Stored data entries
Background: an optimization exercise with open tools, aiming at small area, a short achievable clock period and few clock cycles per item. Do not read the settings as production practice.
Function was checked by simulation only, so behaviour that the tests miss may differ from the original.

==> design/flow/config.mk <==
export PLATFORM = sky130hd
export DESIGN_NAME = e203_muldiv
export DESIGN_NICKNAME = e203_muldiv
export VERILOG_FILES = /design/flow/design.v
export SDC_FILE = /design/flow/constraint.sdc
export NUM_CORES = 8
export LEC_CHECK = 0
export CAP_MARGIN = 20
export CORE_MARGIN = 2
export CORE_UTILIZATION = 60
export SLEW_MARGIN = 20
==> design/flow/constraint.sdc <==
create_clock -name core_clock -period 11.0 [get_ports {clk}]
set_input_delay 2.2000 -clock core_clock [delete_from_list [all_inputs] [get_ports {clk}]]
set_output_delay 2.2000 -clock core_clock [all_outputs]
set_load 0.01 [all_outputs]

What is being asked: Character for character, reproduce all of the lines above.

Written response:
Background: an optimization exercise with open tools, aiming at small area, a short achievable clock period and few clock cycles per item. Do not read the settings as production practice.
Function was checked by simulation only, so behaviour that the tests miss may differ from the original.

==> design/flow/config.mk <==
export PLATFORM = sky130hd
export DESIGN_NAME = e203_muldiv
export DESIGN_NICKNAME = e203_muldiv
export VERILOG_FILES = /design/flow/design.v
export SDC_FILE = /design/flow/constraint.sdc
export NUM_CORES = 8
export LEC_CHECK = 0
export CAP_MARGIN = 20
export CORE_MARGIN = 2
export CORE_UTILIZATION = 60
export SLEW_MARGIN = 20
==> design/flow/constraint.sdc <==
create_clock -name core_clock -period 11.0 [get_ports {clk}]
set_input_delay 2.2000 -clock core_clock [delete_from_list [all_inputs] [get_ports {clk}]]
set_output_delay 2.2000 -clock core_clock [all_outputs]
set_load 0.01 [all_outputs]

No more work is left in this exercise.